**Exercise data**
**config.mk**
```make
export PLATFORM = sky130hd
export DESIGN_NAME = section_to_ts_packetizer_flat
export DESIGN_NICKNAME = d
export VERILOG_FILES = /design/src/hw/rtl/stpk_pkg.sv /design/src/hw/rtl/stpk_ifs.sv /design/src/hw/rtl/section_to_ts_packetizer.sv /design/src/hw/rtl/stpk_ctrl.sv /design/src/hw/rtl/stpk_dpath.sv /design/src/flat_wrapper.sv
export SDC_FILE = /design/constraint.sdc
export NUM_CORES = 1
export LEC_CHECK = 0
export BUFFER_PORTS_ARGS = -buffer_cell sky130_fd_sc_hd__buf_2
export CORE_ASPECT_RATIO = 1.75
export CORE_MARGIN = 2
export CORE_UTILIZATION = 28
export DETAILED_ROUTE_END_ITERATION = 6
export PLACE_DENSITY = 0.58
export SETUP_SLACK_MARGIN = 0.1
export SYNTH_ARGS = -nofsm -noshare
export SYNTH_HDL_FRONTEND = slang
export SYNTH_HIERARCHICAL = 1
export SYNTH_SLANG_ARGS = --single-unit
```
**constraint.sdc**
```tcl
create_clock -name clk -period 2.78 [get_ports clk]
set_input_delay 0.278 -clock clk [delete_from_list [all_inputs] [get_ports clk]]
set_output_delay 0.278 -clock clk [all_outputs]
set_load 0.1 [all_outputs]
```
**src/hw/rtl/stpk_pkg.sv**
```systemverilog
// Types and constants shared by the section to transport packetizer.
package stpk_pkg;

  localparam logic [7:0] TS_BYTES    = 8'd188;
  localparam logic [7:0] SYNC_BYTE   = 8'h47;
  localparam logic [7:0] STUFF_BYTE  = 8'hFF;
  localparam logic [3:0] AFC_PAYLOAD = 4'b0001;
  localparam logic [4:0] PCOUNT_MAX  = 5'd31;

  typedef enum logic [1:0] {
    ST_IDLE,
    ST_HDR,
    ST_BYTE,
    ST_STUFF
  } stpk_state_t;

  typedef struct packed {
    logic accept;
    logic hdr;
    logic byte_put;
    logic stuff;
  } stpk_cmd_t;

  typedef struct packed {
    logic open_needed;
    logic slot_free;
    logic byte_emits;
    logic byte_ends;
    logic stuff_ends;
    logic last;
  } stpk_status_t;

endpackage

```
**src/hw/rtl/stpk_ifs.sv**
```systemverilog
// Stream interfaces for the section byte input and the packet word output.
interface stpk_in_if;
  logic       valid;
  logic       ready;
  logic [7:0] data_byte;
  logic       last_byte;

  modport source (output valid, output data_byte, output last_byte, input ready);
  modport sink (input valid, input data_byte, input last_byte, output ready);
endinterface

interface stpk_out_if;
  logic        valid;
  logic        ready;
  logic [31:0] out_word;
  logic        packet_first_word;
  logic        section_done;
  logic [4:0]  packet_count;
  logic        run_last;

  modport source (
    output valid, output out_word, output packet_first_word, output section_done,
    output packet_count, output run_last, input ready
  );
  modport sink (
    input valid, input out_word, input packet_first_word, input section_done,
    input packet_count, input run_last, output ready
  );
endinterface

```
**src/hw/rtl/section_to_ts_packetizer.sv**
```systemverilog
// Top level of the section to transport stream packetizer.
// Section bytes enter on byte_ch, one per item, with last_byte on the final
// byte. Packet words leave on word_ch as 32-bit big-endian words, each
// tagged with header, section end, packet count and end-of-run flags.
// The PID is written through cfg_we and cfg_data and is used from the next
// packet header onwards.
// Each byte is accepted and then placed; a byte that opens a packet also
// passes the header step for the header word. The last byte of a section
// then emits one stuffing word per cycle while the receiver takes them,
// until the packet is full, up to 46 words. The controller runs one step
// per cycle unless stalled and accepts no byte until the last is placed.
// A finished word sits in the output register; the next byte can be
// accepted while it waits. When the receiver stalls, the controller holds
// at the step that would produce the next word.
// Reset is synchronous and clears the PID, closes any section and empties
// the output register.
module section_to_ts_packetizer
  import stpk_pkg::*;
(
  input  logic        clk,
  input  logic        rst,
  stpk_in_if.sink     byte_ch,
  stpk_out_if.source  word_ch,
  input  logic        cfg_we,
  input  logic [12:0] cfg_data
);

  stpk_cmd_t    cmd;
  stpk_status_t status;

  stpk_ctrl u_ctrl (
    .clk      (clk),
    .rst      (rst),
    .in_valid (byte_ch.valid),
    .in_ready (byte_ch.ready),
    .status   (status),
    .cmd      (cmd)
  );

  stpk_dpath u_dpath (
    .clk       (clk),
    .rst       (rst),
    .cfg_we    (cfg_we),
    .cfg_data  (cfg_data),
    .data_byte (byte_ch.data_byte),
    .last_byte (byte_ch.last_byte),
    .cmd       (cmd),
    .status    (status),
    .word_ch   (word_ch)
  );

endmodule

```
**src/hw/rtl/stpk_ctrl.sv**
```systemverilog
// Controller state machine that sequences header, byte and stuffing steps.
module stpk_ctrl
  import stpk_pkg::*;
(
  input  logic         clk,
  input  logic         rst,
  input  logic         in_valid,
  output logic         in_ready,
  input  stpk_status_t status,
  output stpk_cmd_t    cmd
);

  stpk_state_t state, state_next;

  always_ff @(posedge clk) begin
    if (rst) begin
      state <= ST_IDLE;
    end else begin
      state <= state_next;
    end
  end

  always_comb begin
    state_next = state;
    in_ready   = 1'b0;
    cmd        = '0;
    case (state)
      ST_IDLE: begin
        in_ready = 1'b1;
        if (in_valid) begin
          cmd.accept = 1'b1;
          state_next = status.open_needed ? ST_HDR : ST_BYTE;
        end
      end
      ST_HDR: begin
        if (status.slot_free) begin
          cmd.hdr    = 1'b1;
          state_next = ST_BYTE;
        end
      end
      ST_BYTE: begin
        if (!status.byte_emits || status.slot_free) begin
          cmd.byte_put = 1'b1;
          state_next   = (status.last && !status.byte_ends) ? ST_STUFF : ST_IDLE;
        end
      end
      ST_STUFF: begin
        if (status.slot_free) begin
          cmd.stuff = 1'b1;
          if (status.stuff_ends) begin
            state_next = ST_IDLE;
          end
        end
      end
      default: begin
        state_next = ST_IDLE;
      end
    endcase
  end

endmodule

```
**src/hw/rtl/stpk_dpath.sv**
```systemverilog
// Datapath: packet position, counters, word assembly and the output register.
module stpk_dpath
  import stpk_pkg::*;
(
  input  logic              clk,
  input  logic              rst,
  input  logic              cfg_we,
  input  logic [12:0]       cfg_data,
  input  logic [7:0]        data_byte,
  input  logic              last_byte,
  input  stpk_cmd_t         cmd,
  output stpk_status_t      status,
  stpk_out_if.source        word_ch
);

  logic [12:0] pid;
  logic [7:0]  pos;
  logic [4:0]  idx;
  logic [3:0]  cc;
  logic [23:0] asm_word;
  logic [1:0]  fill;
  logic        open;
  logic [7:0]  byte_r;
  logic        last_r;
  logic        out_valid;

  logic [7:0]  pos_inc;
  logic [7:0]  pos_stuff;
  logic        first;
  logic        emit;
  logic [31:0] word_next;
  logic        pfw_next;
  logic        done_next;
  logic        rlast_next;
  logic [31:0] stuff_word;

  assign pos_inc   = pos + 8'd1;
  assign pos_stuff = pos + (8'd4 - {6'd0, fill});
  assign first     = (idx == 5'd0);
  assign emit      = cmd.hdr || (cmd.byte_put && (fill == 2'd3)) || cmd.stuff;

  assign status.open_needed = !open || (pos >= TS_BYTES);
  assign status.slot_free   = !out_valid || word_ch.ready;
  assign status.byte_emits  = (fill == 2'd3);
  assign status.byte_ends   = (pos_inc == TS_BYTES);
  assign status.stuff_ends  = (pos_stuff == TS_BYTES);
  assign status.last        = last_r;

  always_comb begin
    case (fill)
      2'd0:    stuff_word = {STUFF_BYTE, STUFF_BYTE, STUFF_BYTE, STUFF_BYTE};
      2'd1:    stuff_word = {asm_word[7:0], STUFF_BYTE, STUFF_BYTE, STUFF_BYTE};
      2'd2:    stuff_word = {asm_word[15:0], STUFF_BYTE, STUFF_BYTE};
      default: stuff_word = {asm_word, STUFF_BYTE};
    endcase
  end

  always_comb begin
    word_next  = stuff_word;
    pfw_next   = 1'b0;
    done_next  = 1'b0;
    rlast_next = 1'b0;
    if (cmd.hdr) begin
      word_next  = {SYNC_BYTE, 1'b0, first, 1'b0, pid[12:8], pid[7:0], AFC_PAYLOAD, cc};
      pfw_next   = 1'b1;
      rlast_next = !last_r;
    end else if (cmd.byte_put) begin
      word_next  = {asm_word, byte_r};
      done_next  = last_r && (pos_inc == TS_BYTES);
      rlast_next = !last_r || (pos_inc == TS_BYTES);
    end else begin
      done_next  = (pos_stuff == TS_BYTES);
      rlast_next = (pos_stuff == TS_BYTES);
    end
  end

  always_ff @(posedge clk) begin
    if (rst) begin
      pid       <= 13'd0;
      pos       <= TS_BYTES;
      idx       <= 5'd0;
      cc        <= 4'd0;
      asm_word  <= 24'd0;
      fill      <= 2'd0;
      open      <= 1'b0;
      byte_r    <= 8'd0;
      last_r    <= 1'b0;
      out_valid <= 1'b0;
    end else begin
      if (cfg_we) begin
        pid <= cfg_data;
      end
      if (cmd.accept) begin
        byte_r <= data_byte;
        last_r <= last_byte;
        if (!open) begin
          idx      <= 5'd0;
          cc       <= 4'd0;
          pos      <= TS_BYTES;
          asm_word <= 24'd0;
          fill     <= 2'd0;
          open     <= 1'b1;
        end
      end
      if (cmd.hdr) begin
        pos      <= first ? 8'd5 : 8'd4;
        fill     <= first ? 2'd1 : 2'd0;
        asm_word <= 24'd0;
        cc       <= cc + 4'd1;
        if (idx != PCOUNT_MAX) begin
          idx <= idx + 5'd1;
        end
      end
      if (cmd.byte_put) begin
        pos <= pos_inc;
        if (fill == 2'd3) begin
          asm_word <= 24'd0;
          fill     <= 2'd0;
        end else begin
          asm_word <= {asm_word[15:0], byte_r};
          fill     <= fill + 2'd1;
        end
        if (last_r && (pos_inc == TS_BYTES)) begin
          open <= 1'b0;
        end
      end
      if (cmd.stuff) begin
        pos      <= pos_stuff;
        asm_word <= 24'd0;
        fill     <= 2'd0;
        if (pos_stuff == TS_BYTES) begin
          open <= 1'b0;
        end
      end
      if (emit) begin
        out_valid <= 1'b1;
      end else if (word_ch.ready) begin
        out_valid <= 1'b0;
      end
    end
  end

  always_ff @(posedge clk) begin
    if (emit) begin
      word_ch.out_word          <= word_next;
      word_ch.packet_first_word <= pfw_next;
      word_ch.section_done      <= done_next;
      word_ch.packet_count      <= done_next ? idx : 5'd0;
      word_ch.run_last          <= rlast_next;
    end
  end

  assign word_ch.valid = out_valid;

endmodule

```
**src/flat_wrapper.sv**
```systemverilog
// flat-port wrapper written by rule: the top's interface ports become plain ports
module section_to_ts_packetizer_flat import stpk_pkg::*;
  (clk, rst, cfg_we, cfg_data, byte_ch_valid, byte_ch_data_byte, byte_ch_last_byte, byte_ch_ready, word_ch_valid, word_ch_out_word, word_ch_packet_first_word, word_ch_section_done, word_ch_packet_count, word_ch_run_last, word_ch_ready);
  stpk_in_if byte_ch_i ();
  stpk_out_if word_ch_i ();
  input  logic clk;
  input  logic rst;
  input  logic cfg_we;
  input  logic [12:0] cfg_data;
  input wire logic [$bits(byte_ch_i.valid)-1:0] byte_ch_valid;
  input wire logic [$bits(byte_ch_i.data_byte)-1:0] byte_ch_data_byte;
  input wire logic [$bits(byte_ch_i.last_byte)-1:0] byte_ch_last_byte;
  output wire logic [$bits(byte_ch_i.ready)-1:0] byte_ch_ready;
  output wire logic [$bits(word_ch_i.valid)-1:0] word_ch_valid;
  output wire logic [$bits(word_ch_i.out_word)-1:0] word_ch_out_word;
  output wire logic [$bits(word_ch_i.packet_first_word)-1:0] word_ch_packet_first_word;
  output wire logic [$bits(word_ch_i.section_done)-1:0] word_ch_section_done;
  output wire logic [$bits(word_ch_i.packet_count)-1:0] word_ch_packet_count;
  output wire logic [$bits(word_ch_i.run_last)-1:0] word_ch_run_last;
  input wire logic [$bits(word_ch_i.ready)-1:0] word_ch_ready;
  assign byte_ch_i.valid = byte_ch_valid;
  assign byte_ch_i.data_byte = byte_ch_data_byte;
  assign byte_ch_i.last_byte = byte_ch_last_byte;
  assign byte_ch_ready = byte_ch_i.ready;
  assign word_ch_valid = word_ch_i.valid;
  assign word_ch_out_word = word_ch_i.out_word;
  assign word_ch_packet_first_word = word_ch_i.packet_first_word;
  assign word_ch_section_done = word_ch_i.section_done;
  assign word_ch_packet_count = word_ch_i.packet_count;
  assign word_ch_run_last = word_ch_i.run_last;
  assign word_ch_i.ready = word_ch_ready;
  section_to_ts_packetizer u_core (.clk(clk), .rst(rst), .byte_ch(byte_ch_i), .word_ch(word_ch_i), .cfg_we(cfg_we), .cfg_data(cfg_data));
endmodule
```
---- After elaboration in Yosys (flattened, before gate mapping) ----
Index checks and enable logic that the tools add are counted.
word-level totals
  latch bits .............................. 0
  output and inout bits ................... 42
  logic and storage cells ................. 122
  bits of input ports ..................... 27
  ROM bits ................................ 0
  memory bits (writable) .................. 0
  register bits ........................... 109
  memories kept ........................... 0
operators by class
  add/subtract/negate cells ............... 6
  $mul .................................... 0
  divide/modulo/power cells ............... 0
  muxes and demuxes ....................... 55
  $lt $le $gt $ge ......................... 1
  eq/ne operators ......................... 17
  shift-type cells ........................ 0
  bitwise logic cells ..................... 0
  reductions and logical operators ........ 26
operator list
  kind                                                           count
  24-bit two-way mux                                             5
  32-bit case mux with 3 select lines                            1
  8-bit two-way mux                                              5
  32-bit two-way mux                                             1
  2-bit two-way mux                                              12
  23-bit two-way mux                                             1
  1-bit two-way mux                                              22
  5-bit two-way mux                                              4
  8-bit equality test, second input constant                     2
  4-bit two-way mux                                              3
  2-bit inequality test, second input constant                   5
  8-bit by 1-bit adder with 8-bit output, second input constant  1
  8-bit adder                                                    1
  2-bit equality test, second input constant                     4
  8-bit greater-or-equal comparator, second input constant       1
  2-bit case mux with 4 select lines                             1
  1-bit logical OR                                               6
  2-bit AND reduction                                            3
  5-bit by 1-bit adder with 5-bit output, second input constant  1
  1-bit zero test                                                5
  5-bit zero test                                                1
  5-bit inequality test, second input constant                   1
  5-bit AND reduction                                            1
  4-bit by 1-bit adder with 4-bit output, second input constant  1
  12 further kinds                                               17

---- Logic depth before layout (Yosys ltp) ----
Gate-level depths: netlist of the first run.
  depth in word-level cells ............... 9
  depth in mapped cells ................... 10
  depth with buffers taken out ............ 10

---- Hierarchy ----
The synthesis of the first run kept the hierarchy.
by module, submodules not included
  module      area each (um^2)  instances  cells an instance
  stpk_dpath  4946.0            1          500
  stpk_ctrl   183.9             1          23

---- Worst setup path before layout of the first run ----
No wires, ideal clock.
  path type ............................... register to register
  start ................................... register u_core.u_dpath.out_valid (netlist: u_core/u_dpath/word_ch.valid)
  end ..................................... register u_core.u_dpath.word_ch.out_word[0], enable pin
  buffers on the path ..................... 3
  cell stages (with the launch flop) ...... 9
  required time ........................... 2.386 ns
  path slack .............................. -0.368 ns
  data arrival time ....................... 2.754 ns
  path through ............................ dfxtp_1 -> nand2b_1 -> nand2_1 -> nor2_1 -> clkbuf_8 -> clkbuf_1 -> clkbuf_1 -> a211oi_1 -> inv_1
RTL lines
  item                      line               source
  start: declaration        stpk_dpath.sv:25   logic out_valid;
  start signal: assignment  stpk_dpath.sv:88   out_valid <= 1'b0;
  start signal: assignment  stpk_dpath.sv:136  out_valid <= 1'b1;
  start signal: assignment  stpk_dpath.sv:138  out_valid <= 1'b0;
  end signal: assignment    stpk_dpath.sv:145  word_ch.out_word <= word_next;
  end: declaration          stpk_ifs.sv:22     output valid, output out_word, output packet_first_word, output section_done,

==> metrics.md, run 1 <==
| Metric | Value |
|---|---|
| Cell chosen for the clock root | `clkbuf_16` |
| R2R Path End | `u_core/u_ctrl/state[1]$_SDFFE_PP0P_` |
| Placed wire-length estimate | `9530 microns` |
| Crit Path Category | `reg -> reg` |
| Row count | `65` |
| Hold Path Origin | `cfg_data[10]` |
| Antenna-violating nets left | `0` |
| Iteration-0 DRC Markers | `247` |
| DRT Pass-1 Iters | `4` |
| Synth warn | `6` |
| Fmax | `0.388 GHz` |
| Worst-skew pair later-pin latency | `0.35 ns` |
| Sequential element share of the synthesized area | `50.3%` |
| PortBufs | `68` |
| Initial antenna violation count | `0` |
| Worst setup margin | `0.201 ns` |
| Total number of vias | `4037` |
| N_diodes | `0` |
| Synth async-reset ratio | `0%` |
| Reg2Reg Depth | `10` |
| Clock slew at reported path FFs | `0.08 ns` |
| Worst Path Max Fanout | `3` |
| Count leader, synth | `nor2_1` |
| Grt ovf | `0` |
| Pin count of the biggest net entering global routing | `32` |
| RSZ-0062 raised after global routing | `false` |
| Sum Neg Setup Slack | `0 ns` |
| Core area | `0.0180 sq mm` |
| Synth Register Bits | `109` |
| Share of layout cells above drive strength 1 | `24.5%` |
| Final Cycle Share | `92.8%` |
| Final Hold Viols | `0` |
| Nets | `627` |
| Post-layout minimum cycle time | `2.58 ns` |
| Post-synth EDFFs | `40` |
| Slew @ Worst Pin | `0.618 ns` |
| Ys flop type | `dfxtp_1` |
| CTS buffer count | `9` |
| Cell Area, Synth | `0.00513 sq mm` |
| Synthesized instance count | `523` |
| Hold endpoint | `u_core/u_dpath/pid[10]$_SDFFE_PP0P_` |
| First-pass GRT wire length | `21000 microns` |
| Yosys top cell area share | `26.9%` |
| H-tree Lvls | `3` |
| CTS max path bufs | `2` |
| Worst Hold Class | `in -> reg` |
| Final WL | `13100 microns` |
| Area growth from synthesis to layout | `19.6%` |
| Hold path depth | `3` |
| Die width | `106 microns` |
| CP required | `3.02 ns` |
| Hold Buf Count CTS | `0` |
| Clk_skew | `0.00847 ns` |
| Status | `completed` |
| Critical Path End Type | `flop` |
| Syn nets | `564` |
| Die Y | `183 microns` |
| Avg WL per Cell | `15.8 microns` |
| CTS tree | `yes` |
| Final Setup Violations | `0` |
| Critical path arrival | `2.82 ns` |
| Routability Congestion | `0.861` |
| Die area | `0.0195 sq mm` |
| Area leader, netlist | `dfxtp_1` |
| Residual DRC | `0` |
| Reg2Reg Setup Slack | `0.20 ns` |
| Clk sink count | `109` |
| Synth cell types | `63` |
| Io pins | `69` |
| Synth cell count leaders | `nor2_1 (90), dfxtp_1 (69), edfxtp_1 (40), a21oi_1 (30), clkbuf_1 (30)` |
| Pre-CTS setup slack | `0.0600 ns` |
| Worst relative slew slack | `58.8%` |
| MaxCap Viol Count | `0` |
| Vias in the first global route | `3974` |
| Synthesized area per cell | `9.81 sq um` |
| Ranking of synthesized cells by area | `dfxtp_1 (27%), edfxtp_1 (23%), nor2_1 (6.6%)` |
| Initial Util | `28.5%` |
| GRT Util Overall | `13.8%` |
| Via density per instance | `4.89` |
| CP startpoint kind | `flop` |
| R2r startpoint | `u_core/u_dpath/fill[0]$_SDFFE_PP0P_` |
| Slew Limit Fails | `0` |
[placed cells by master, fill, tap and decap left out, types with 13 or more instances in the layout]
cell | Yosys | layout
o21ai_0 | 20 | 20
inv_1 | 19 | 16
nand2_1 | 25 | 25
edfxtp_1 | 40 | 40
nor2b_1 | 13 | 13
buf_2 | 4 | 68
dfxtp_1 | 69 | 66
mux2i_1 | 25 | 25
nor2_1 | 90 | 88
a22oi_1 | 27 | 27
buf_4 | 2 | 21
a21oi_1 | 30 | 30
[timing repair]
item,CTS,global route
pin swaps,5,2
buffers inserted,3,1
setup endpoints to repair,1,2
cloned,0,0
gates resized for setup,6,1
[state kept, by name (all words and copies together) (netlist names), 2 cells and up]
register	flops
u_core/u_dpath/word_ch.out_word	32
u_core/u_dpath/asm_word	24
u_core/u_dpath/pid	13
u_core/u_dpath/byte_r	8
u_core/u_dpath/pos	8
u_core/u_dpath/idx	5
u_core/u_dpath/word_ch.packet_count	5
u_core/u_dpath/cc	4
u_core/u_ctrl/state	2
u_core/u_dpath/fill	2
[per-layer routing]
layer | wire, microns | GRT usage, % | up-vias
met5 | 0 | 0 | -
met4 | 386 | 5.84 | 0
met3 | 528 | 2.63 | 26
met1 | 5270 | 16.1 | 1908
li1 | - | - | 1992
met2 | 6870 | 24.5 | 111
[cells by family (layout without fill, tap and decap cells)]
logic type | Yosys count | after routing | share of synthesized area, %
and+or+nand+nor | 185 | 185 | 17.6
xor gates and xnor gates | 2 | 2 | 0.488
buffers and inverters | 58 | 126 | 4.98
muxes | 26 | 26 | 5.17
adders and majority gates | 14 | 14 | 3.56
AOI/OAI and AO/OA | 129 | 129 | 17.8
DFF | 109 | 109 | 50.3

**Your objective**
Return every line of the listing above where "instances" appears.

**Exercise result**
  module      area each (um^2)  instances  cells an instance
[placed cells by master, fill, tap and decap left out, types with 13 or more instances in the layout]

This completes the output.